(PROBLEM DETAILS) How many lines in this material include the string "permission"? Answer with the number and nothing further.

#####

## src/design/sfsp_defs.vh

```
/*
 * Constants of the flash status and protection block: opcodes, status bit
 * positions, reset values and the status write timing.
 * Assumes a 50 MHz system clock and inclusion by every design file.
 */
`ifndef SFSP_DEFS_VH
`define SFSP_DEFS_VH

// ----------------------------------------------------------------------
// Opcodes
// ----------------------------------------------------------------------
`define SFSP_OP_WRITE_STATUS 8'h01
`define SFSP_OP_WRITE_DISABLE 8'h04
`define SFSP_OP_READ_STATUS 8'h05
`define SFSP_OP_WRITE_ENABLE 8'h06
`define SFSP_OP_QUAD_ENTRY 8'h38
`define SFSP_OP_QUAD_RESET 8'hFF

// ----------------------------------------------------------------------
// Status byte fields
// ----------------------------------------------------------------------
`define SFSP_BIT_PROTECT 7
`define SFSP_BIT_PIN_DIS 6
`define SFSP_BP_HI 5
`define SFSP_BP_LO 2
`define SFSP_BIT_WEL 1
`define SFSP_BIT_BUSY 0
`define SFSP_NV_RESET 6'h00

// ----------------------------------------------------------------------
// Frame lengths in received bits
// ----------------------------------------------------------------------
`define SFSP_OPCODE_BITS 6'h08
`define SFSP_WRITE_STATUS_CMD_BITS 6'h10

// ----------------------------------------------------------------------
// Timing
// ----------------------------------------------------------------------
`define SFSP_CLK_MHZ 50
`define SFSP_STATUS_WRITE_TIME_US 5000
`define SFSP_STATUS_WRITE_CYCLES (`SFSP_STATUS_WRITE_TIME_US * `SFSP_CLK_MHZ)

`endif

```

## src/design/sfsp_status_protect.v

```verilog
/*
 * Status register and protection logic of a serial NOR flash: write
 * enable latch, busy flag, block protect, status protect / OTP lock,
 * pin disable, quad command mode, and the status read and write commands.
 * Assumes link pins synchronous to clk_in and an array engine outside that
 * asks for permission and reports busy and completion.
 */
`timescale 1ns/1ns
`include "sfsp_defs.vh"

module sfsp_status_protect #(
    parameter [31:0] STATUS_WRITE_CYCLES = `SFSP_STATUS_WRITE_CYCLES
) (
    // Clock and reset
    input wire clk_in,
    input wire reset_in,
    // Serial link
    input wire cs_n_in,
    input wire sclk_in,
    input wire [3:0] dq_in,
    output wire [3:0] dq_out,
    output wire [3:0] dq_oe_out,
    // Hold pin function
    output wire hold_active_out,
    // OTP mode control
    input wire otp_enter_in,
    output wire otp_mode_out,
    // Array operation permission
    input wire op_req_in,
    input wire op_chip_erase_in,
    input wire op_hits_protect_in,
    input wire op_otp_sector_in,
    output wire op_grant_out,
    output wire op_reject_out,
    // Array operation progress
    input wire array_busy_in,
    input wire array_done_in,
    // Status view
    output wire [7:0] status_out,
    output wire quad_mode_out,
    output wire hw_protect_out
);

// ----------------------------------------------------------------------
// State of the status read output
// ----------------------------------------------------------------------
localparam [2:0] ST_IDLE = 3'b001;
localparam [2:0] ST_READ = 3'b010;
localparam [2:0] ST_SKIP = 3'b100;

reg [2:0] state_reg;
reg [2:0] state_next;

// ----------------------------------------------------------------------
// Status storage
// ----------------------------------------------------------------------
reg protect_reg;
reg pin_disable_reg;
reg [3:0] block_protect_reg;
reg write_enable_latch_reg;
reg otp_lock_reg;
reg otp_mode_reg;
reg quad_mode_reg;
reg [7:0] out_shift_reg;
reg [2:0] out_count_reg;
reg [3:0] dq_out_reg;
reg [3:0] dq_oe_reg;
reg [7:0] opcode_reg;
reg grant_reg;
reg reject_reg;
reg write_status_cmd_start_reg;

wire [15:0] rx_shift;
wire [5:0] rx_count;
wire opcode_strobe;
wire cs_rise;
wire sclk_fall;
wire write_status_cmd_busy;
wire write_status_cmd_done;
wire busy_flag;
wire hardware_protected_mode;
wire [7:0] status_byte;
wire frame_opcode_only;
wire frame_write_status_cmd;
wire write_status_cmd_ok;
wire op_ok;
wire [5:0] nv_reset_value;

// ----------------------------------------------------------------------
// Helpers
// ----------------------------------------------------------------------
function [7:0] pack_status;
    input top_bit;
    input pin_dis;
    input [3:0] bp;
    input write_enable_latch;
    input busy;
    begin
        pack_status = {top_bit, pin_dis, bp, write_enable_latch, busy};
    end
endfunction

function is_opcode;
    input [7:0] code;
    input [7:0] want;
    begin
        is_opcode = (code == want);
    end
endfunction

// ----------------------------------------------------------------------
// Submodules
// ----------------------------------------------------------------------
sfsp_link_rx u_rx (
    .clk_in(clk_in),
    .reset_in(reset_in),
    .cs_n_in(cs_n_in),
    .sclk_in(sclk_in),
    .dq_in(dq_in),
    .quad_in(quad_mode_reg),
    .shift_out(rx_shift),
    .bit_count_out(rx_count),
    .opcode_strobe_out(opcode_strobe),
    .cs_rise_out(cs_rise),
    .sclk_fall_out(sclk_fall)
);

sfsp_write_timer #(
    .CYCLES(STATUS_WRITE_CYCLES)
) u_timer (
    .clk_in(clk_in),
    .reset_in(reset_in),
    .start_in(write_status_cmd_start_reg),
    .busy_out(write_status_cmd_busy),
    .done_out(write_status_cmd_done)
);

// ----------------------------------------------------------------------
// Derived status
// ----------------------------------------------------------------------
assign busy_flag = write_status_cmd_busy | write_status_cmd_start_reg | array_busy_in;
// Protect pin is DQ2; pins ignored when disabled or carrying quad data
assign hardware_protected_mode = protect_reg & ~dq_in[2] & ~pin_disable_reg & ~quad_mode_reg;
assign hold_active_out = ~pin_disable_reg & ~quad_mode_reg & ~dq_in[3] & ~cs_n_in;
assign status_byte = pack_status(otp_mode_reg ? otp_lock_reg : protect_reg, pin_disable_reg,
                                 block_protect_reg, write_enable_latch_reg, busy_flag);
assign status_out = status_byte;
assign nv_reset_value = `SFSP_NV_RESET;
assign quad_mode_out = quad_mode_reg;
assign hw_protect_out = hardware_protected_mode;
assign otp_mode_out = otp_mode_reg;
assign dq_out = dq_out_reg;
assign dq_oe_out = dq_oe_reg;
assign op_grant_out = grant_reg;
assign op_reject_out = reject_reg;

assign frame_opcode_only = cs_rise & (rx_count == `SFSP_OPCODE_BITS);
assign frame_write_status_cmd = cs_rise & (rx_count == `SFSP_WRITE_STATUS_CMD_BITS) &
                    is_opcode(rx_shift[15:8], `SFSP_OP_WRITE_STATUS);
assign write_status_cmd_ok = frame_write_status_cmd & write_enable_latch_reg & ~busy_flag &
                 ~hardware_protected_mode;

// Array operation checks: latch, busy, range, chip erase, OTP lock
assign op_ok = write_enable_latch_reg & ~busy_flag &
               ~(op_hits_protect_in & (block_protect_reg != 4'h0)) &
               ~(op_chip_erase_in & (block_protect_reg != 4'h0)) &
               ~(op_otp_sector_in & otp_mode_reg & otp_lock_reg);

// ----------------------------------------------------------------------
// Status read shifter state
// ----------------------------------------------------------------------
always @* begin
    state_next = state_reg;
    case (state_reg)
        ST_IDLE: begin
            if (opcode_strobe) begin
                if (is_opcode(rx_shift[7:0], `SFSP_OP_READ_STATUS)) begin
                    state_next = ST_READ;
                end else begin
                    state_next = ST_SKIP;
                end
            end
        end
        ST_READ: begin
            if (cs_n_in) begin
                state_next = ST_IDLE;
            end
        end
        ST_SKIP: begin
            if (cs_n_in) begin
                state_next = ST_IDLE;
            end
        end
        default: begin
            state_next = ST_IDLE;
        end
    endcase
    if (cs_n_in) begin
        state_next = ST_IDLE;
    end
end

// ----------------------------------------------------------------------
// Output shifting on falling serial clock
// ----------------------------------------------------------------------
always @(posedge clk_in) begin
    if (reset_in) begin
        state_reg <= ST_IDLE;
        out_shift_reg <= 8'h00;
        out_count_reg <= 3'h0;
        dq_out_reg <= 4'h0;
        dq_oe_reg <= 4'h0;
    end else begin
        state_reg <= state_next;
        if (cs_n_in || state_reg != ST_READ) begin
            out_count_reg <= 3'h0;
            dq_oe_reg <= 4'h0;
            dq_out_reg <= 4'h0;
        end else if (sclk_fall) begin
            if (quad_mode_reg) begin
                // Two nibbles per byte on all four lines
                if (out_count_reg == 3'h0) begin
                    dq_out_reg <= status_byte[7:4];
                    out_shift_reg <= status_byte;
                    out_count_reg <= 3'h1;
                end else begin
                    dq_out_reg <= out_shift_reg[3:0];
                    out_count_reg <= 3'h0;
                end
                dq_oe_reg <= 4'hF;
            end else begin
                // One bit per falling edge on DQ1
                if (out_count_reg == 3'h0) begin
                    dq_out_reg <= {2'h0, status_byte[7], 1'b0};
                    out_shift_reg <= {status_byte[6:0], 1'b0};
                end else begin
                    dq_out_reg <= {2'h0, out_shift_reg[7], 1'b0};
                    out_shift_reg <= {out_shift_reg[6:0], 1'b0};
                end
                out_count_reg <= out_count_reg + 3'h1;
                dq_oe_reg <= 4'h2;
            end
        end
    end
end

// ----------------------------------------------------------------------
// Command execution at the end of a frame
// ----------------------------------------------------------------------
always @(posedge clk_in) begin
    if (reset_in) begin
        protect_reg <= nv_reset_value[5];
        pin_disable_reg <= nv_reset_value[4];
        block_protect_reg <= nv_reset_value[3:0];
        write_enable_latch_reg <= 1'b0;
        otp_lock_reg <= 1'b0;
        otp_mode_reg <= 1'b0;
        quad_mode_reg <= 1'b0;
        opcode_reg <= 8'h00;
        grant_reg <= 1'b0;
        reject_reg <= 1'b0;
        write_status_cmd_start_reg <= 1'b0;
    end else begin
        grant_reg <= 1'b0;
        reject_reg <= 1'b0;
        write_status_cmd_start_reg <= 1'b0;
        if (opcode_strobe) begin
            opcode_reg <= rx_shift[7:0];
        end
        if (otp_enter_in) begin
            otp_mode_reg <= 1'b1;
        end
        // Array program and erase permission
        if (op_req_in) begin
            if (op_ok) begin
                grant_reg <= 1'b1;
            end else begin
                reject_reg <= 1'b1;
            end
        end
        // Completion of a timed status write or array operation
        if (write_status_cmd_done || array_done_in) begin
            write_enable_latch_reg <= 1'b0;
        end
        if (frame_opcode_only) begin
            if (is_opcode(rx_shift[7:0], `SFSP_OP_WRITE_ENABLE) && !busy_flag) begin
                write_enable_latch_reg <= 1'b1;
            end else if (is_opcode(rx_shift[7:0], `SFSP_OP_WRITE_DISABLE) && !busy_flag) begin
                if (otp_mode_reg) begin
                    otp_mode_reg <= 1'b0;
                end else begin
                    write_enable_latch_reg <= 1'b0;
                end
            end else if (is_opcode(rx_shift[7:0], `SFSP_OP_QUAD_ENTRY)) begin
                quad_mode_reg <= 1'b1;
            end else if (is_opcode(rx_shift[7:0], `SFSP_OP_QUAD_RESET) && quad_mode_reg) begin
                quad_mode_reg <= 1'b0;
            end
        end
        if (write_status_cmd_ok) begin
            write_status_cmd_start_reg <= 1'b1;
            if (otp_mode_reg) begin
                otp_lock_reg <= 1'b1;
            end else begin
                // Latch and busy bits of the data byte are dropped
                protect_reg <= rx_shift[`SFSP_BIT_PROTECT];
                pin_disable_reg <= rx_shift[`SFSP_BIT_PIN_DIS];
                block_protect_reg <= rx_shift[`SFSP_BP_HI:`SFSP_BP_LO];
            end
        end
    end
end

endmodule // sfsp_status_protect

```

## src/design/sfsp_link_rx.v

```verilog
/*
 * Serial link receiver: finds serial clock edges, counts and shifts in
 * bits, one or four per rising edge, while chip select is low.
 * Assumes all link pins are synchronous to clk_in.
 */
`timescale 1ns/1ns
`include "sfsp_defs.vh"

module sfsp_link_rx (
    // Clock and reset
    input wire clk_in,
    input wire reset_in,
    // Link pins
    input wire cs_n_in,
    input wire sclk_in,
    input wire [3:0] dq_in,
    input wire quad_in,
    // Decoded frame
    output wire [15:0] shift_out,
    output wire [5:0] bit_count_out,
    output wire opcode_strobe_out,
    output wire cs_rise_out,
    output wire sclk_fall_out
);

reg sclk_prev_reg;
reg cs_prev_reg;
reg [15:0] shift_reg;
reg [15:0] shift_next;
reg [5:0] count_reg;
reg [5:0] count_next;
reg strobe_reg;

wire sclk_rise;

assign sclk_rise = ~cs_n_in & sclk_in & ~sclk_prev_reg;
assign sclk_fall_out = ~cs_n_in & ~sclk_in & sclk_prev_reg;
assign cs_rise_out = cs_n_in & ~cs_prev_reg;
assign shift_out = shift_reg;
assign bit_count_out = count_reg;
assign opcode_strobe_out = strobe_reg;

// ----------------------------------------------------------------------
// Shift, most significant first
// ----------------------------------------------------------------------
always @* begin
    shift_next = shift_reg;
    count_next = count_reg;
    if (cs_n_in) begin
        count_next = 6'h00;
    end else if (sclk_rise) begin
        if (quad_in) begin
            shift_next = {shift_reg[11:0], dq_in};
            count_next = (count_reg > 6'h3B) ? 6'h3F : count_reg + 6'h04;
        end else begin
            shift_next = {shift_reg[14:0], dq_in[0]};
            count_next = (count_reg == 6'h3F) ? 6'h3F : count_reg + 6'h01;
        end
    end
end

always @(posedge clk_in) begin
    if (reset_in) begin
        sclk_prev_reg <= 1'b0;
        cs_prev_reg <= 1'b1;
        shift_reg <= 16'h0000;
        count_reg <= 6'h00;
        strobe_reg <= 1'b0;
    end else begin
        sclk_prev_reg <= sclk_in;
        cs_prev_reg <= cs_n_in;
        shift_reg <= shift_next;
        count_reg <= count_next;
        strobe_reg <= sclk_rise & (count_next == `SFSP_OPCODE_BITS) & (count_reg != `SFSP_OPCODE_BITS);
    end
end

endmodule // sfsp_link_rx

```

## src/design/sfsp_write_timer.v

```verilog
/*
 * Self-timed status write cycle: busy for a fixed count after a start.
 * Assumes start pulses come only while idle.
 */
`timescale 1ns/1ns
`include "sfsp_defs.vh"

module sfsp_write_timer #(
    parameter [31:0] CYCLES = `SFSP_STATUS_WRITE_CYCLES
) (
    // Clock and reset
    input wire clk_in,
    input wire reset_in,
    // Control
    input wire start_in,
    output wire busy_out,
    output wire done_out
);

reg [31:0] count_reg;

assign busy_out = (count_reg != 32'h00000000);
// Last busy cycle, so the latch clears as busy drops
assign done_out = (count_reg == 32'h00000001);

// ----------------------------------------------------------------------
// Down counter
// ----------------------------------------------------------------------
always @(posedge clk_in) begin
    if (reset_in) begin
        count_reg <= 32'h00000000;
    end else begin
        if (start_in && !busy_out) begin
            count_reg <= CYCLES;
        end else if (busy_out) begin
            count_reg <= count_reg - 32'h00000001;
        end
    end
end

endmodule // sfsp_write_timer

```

#####

(RESULT FOR THIS TASK) 3